"original" is the word to look for; say how many lines of the listing below contain it, and nothing else.

== == ==

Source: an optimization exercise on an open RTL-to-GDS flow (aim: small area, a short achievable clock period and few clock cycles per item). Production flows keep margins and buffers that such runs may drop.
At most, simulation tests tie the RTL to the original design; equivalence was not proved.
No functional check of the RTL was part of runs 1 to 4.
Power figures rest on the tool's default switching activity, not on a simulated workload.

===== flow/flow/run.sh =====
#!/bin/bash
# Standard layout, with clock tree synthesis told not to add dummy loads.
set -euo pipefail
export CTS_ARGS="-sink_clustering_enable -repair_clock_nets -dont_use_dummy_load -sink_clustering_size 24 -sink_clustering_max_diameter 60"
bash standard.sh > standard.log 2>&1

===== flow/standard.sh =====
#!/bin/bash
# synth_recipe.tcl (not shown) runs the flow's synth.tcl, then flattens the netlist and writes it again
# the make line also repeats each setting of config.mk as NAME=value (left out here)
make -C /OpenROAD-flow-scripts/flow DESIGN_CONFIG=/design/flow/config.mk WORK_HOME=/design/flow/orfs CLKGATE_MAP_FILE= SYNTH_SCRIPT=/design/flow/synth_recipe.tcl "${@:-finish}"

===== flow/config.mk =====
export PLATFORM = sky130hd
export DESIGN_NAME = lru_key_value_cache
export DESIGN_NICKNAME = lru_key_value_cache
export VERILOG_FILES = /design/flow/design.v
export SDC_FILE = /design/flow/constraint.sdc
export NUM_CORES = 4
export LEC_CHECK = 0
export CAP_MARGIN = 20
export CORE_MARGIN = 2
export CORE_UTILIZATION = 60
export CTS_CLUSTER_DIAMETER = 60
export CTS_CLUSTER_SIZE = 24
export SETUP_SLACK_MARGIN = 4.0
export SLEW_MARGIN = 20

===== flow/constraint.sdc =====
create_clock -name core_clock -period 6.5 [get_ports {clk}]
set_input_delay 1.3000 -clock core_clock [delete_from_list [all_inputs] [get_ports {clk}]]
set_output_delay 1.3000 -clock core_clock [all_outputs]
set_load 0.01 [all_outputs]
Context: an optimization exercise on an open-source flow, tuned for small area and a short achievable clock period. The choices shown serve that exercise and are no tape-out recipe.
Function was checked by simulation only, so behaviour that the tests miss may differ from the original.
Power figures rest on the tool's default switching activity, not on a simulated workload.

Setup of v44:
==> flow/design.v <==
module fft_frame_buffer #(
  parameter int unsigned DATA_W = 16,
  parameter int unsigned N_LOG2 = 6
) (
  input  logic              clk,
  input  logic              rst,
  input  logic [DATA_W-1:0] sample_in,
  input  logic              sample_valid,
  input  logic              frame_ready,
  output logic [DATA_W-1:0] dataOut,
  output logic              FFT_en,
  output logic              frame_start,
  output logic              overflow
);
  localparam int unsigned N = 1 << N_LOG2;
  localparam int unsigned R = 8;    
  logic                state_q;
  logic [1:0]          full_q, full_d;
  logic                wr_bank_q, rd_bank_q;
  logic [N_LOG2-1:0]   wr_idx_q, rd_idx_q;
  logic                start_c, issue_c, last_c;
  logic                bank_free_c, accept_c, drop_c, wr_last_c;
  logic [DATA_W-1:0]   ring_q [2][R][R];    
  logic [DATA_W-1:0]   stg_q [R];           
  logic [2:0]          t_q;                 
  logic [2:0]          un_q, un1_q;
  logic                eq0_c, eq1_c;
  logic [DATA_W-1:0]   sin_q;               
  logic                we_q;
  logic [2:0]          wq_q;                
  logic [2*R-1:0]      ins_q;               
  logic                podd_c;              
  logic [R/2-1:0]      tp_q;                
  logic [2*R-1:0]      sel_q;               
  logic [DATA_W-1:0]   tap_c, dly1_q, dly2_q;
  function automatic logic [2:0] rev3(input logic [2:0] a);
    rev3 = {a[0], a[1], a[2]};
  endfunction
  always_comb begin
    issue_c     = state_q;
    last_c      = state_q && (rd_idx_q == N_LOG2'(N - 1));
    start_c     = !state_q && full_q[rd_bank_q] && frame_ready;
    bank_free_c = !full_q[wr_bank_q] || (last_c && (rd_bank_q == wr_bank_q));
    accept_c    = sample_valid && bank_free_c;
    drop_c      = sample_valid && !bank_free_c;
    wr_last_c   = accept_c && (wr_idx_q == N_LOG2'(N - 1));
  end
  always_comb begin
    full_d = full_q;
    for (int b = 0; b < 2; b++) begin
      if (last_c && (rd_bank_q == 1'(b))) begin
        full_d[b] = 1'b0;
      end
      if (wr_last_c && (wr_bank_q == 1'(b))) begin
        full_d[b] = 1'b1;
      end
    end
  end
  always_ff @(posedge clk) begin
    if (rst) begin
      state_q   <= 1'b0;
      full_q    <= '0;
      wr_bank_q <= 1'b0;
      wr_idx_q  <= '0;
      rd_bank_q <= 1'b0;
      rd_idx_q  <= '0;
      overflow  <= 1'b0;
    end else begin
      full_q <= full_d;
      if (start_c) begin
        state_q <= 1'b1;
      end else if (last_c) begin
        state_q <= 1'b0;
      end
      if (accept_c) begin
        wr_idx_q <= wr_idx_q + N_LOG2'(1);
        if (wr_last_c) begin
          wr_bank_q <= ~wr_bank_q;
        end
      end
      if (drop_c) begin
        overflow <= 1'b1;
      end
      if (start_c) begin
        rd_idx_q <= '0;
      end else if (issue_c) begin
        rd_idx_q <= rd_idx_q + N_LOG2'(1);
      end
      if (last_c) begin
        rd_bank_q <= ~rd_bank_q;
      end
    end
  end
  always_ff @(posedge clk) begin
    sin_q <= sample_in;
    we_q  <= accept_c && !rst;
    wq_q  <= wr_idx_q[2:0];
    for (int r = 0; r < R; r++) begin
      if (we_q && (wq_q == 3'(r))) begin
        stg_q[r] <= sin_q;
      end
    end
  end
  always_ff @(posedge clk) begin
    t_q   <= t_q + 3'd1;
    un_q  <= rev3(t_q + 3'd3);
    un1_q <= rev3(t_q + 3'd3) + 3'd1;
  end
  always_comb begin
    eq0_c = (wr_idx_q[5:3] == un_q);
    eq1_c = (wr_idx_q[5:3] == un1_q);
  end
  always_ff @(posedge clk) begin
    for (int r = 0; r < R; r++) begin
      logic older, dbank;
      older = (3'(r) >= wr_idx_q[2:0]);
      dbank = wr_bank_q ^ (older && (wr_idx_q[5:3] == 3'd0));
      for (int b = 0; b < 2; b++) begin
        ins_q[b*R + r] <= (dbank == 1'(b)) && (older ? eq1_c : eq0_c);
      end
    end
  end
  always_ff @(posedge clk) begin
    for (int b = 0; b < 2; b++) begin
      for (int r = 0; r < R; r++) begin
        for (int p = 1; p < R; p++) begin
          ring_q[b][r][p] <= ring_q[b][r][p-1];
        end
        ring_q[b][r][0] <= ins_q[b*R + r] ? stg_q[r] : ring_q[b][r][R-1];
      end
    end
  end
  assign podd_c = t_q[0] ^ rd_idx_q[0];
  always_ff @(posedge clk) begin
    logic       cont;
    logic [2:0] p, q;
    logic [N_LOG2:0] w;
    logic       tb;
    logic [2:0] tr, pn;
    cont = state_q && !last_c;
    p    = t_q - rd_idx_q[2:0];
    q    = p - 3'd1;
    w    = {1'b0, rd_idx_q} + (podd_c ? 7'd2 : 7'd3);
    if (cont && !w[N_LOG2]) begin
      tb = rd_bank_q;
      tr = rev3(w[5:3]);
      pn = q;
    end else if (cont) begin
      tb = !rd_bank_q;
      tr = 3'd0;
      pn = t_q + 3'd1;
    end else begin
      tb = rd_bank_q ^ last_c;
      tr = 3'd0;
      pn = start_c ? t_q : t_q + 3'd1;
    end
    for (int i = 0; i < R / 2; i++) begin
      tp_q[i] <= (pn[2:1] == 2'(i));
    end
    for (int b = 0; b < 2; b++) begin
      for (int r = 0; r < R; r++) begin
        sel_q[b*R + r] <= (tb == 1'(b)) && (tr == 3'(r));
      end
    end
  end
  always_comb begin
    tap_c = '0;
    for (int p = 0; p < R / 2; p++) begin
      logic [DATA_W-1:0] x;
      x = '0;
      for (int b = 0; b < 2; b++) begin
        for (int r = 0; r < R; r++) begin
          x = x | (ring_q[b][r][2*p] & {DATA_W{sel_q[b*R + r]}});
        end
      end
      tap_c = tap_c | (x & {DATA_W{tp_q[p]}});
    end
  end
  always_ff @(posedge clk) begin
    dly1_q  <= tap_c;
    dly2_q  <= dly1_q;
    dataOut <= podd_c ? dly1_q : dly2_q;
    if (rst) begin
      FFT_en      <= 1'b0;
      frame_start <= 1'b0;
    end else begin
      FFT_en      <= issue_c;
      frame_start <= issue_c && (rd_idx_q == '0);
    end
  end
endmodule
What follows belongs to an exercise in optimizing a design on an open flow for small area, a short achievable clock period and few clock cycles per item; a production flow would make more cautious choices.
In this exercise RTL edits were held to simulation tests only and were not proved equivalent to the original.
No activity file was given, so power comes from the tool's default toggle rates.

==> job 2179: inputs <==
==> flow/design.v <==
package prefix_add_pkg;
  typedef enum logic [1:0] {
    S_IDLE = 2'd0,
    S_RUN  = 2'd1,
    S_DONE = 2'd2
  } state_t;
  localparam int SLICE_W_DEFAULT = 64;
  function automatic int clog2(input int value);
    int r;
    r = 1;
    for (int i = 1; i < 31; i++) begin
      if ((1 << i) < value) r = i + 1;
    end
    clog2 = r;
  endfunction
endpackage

== == ==

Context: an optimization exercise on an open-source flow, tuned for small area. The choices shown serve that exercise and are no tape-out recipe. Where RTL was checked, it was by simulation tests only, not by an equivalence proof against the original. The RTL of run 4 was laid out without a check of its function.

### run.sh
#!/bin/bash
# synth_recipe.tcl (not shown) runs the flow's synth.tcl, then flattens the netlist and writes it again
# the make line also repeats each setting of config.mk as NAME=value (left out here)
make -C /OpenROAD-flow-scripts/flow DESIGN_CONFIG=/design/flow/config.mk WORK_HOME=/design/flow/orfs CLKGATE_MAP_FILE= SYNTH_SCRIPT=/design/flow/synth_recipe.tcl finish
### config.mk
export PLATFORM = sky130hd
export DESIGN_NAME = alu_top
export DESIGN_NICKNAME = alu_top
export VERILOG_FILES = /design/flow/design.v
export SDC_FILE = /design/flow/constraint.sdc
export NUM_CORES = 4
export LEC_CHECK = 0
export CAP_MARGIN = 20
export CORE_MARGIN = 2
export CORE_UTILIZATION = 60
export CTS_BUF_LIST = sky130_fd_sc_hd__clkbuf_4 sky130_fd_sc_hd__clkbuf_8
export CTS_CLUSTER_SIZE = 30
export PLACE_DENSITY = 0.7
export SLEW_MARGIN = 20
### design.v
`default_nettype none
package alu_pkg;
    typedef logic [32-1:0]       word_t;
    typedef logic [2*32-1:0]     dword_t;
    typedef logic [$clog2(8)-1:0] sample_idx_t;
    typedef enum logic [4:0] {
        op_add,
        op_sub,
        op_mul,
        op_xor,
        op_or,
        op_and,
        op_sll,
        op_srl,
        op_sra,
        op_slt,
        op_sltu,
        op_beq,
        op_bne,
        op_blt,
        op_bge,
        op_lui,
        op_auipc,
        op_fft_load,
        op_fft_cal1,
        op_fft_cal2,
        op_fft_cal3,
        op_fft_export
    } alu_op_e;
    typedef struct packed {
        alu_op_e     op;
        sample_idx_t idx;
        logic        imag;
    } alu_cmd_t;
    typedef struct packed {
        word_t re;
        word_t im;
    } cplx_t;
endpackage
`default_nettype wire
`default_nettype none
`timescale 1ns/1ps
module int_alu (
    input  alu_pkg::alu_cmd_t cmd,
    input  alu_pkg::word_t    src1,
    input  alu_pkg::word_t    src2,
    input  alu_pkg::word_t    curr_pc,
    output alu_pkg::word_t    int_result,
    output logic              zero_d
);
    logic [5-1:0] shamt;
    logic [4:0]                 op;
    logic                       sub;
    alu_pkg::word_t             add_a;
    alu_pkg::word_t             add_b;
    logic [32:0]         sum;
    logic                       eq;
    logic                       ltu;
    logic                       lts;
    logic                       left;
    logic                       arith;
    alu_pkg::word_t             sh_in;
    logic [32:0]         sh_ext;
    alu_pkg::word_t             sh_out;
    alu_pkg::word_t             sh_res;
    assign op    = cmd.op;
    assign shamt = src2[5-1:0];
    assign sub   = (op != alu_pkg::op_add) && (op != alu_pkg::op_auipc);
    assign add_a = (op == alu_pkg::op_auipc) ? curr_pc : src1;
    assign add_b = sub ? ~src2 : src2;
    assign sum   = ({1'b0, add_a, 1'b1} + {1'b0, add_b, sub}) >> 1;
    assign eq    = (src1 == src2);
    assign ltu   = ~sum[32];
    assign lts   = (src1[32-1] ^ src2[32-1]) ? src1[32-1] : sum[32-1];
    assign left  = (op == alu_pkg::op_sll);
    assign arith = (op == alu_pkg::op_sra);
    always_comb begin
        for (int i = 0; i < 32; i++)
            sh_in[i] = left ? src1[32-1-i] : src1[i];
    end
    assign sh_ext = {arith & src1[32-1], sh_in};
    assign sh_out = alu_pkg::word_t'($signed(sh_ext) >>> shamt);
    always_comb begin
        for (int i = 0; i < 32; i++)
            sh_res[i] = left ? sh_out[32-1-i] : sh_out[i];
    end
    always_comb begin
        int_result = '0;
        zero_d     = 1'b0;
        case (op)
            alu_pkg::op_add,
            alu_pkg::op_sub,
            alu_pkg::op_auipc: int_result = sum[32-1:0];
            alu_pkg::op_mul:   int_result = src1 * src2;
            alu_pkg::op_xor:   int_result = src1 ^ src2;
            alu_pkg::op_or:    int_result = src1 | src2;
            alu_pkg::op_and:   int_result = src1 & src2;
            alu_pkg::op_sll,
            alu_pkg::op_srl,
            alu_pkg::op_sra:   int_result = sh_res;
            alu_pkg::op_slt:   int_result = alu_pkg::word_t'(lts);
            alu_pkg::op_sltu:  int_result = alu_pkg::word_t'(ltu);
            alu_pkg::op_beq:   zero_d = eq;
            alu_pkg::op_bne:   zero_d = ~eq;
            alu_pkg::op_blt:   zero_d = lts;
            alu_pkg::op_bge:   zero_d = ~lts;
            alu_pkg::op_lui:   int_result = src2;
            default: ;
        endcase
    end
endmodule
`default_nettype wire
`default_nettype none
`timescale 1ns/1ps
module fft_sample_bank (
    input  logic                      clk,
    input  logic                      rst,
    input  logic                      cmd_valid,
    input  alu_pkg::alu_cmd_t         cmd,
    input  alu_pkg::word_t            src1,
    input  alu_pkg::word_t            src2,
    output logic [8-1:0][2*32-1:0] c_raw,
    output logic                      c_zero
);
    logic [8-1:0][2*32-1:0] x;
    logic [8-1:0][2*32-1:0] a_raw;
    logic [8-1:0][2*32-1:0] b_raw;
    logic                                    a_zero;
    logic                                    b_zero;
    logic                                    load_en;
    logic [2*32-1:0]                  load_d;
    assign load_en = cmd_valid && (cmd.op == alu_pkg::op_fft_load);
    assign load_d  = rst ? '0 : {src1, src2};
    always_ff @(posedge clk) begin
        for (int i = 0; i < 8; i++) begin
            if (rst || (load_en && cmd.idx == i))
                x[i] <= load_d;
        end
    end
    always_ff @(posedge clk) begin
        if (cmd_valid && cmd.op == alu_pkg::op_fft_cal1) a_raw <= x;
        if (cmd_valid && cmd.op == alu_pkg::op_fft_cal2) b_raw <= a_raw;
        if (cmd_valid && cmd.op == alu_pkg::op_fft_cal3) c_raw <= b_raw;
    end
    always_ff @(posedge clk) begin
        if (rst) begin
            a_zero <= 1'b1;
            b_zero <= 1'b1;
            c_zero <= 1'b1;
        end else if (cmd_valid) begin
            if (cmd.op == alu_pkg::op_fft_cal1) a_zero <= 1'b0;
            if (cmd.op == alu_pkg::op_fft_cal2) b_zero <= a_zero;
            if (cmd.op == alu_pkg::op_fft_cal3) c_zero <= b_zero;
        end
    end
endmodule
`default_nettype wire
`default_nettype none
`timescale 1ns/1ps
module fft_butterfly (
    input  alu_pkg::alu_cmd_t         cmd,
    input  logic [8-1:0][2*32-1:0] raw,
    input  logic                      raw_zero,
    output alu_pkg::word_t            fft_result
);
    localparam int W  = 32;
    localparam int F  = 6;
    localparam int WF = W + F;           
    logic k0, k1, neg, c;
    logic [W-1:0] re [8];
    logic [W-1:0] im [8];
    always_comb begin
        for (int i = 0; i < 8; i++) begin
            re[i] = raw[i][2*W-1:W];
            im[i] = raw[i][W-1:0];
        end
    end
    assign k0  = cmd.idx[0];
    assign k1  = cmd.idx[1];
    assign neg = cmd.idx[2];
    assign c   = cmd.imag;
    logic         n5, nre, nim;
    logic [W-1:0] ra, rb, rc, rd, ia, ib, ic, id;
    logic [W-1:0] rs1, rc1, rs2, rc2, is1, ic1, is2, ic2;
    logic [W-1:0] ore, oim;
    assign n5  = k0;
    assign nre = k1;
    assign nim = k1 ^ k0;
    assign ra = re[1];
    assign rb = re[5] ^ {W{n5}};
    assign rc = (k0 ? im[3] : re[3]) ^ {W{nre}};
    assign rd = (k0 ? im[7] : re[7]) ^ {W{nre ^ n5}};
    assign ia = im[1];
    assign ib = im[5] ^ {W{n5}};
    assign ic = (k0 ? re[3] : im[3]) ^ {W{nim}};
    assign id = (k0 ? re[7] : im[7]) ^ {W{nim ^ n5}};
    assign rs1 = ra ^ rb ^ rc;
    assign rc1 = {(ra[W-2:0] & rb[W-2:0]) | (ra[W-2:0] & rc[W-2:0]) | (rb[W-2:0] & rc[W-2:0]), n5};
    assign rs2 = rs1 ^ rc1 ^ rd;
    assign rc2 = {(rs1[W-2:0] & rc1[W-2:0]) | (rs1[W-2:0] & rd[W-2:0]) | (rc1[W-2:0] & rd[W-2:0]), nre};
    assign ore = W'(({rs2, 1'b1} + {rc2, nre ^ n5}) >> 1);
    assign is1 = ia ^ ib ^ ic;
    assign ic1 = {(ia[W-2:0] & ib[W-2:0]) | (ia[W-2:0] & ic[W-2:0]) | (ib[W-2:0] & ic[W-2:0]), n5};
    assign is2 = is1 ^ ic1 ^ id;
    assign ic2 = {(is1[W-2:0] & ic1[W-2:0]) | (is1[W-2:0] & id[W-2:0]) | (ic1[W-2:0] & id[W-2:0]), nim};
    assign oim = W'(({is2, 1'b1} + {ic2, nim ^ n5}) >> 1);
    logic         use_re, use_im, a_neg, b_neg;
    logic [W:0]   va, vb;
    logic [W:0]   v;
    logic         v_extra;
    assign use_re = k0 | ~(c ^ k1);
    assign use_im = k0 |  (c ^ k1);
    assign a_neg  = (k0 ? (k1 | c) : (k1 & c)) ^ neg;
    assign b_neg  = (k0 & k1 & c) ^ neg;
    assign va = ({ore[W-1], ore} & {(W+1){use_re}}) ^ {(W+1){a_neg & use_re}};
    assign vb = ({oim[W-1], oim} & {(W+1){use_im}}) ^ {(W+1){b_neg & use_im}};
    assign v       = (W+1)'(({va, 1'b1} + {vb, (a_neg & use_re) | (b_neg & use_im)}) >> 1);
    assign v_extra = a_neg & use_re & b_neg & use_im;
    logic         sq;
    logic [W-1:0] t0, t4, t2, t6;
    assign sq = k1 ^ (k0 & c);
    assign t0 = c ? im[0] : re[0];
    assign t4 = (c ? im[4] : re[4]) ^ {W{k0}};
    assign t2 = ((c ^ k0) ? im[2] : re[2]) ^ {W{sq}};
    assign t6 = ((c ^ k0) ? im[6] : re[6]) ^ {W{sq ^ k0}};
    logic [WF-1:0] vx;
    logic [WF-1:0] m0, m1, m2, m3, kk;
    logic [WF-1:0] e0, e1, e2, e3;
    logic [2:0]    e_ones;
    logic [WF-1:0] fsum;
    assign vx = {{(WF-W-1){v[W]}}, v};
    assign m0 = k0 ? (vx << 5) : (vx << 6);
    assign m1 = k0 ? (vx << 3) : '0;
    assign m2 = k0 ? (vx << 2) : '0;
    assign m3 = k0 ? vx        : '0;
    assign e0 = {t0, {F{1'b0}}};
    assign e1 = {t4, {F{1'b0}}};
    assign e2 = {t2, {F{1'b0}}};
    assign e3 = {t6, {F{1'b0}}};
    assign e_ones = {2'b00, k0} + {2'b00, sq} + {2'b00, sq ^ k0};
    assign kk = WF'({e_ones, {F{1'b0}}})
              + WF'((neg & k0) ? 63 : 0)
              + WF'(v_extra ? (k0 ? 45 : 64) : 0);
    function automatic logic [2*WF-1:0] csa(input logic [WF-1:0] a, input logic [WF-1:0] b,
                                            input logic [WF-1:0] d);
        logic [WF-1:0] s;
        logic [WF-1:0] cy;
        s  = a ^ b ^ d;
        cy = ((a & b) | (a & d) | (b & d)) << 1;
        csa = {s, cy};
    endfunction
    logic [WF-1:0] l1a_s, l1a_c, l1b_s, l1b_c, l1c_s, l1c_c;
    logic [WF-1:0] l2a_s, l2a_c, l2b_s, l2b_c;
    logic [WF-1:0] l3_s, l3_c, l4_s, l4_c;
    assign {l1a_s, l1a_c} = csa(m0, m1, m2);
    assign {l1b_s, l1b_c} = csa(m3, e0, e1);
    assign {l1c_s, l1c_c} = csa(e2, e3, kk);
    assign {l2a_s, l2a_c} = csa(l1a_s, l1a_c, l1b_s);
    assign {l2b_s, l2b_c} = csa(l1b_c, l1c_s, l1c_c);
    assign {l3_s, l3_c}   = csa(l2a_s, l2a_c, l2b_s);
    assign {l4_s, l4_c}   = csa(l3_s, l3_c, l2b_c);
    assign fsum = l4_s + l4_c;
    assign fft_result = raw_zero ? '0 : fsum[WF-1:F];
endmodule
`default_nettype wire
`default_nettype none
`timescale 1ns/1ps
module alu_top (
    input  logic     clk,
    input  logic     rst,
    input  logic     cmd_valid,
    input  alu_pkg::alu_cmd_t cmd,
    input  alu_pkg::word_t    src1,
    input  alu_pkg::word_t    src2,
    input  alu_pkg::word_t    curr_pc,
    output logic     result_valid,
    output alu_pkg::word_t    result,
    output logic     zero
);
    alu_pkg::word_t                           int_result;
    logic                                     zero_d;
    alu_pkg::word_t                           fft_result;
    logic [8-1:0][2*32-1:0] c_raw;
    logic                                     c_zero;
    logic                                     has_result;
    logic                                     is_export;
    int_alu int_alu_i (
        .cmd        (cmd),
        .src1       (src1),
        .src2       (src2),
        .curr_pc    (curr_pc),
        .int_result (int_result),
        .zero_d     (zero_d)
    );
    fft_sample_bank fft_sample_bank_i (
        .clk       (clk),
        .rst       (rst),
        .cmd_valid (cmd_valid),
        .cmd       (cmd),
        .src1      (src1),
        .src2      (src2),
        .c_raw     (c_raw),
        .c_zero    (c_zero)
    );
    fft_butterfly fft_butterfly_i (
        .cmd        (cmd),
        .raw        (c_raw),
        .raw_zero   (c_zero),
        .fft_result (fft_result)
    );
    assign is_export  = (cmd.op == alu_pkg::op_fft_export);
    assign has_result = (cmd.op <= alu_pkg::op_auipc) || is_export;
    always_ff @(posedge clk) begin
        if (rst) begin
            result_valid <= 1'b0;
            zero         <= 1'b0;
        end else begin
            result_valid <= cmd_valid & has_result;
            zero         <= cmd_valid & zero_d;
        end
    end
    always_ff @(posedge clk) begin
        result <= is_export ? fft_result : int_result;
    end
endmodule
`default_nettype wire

== == ==

_Problem solution_
4